食品サンプルのごとく完璧な色と形の卵焼きをひと口齧って、ビビは溜め息を吐く。気ままな一人暮らしは憧れの対象なのだろうけれど、高級仕出し弁当のようなお昼が毎日用意されて、イケメンの護衛がいる生活の方が余程羨ましい。
私の平日は基本お弁当持参だ。その日の気分や、朝の忙しさによって、コンビニでパンやおにぎりを買うこともある。職場の周りには気軽にランチタイムを楽しめるカジュアルフレンチやパスタのお店もたくさんあるのだけれど、銀行員が制服のまま食事に出かけるのはあまり好ましくないし、それになんといってもお金がかかる。そこ重要。


「今度遊びにおいでよ。サンジ君がいる時だったら、美味しいごはんもつくし」
「ありがとう!でも、諦めてないわよ、空きが出たら教えてね」


お茶目にウインクしたビビには悪いけど、しばらく退去者は出そうにない。一階の1Kは五部屋、空くとしたらルフィかウソップが大学を卒業する時か、私かゾロが遠方に転勤する時か。サンジ君はオーナーの孫だし、勤務先は隣駅だし。二階は単身者向けじゃないから間取りが広い分家賃も一階より高くて、そんなことビビは気にしないだろうけど、生憎こないだご夫婦が入居したばかりだし。

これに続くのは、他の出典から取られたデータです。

File: config.mk
export PLATFORM = sky130hd
export DESIGN_NAME = rounded_euclidean_distance
export DESIGN_NICKNAME = d
export VERILOG_FILES = /design/src/hdl/red_pkg.sv /design/src/hdl/red_front.sv /design/src/hdl/red_cell.sv /design/src/hdl/rounded_euclidean_distance.sv
export SDC_FILE = /design/constraint.sdc
export NUM_CORES = 1
export LEC_CHECK = 0
export ABC_AREA = 0
export BUFFER_PORTS_ARGS = -buffer_cell sky130_fd_sc_hd__buf_2
export CAP_MARGIN = 10
export CORE_MARGIN = 2
export CORE_UTILIZATION = 58
export CTS_CLUSTER_DIAMETER = 120
export DETAILED_ROUTE_END_ITERATION = 10
export PLACE_DENSITY = 0.78
export SLEW_MARGIN = 20
export SYNTH_ARGS = -nofsm -noshare
export SYNTH_HDL_FRONTEND = slang
export SYNTH_HIERARCHICAL = 1
export SYNTH_SLANG_ARGS = --single-unit
export TNS_END_PERCENT = 100
File: constraint.sdc
create_clock -name clk -period 4 [get_ports clk]
set_input_delay 0.8 -clock clk [delete_from_list [all_inputs] [get_ports clk]]
set_output_delay 0.8 -clock clk [all_outputs]
set_load 0.03 [all_outputs]
File: src/hdl/red_pkg.sv
// Package: widths, the square-root cell payload type and pipeline latency.
`timescale 1ns / 1ps

package red_pkg;

    localparam int COORD_BITS = 8;
    localparam int SQ_BITS    = 2 * COORD_BITS + 1;
    localparam int DIST_BITS  = COORD_BITS + 1;

    // One cell per root bit; each cell consumes two radicand bits.
    localparam int NUM_CELLS  = DIST_BITS;
    localparam int RAD_BITS   = 2 * NUM_CELLS;
    localparam int REM_BITS   = DIST_BITS + 2;

    // Registers from the input transfer to the result strobe:
    // difference, square, sum, one per cell, rounding.
    localparam int LATENCY    = NUM_CELLS + 4;

    typedef logic [COORD_BITS-1:0] coord_t;
    typedef logic [SQ_BITS-1:0]    sq_t;
    typedef logic [DIST_BITS-1:0]  dist_t;

    typedef struct packed {
        logic [RAD_BITS-1:0] rad;   // radicand bits not yet consumed, top first
        logic [REM_BITS-1:0] rem;   // partial remainder
        dist_t               root;  // partial root
        sq_t                 sq;    // squared distance, carried to the output
    } red_data_t;

endpackage

File: src/hdl/red_front.sv
// Front end: absolute differences, squares and their sum, three register stages.
`timescale 1ns / 1ps

module red_front
    import red_pkg::*;
(
    input  logic      clk,
    input  logic      rst_n,
    input  logic      in_valid,
    input  coord_t    first_x,
    input  coord_t    first_y,
    input  coord_t    second_x,
    input  coord_t    second_y,
    output logic      out_valid,
    output red_data_t out_data
);

    logic                    diff_valid_reg;
    coord_t                  dx_reg, dx_next;
    coord_t                  dy_reg, dy_next;
    logic                    sqr_valid_reg;
    logic [2*COORD_BITS-1:0] sqx_reg, sqx_next;
    logic [2*COORD_BITS-1:0] sqy_reg, sqy_next;
    logic                    sum_valid_reg;
    sq_t                     sum_reg, sum_next;

    always_comb
    begin
        dx_next  = (first_x >= second_x) ? (first_x - second_x) : (second_x - first_x);
        dy_next  = (first_y >= second_y) ? (first_y - second_y) : (second_y - first_y);
        sqx_next = {{COORD_BITS{1'b0}}, dx_reg} * {{COORD_BITS{1'b0}}, dx_reg};
        sqy_next = {{COORD_BITS{1'b0}}, dy_reg} * {{COORD_BITS{1'b0}}, dy_reg};
        sum_next = {1'b0, sqx_reg} + {1'b0, sqy_reg};
    end

    always_ff @(posedge clk or negedge rst_n)
    begin
        if (!rst_n)
        begin
            diff_valid_reg <= 1'b0;
            sqr_valid_reg  <= 1'b0;
            sum_valid_reg  <= 1'b0;
        end
        else
        begin
            diff_valid_reg <= in_valid;
            sqr_valid_reg  <= diff_valid_reg;
            sum_valid_reg  <= sqr_valid_reg;
        end
    end

    always_ff @(posedge clk)
    begin
        dx_reg  <= dx_next;
        dy_reg  <= dy_next;
        sqx_reg <= sqx_next;
        sqy_reg <= sqy_next;
        sum_reg <= sum_next;
    end

    assign out_valid     = sum_valid_reg;
    assign out_data.rad  = {1'b0, sum_reg};
    assign out_data.rem  = '0;
    assign out_data.root = '0;
    assign out_data.sq   = sum_reg;

endmodule

File: src/hdl/red_cell.sv
// One square-root cell: resolves one root bit from two radicand bits.
`timescale 1ns / 1ps

module red_cell
    import red_pkg::*;
(
    input  logic      clk,
    input  logic      rst_n,
    input  logic      in_valid,
    input  red_data_t in_data,
    output logic      out_valid,
    output red_data_t out_data
);

    logic                valid_reg;
    red_data_t           data_reg, data_next;
    logic [REM_BITS-1:0] work;
    logic [REM_BITS-1:0] trial;
    logic                fits;

    always_comb
    begin
        // Shift two new radicand bits into the remainder, try root*4+1.
        work  = {in_data.rem[REM_BITS-3:0], in_data.rad[RAD_BITS-1 -: 2]};
        trial = {in_data.root, 2'b01};
        fits  = (work >= trial);

        data_next.rad  = {in_data.rad[RAD_BITS-3:0], 2'b00};
        data_next.rem  = fits ? (work - trial) : work;
        data_next.root = {in_data.root[DIST_BITS-2:0], fits};
        data_next.sq   = in_data.sq;
    end

    always_ff @(posedge clk or negedge rst_n)
    begin
        if (!rst_n)
        begin
            valid_reg <= 1'b0;
        end
        else
        begin
            valid_reg <= in_valid;
        end
    end

    always_ff @(posedge clk)
    begin
        data_reg <= data_next;
    end

    assign out_valid = valid_reg;
    assign out_data  = data_reg;

endmodule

近隣に立ち並ぶアパートの中でも、ひときわ小さな麦わら色の屋根。メゾン・ド・パイユは総戸数七戸の小さなアパートだ。
多分本当は、アパートなんかより駐車場にでもした方がいいんだと思うけれど、老朽化してきたアパートをリフォームして、お家賃控えめで若い人たちに貸しているのは、口が悪いけど孫思いのおじいさんの優しさだと思っている。おかげで毎日仲間に囲まれて、楽しく過ごせているのだから。

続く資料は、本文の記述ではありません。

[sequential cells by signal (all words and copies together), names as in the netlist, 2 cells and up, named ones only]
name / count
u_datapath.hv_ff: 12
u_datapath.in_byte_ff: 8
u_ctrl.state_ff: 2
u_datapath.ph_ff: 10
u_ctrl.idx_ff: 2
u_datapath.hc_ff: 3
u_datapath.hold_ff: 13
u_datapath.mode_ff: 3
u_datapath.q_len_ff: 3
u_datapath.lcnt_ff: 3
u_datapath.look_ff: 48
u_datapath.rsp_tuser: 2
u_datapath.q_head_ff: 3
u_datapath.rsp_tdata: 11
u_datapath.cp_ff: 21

「ハイハイハイハイ昼休憩は終わりだよ!!”ひるおわ”!”ひっ”!グズグズしてないでさっさと歯を磨いといで!さァ磨きな!やれ磨きな!!」


私服がいつも赤と緑であることから、陰で『メリークリスマスおばさん』と呼ばれているお局行員に急かされて、お昼休憩は慌ただしく終わってしまった。


さて、と。午後も頑張りますか!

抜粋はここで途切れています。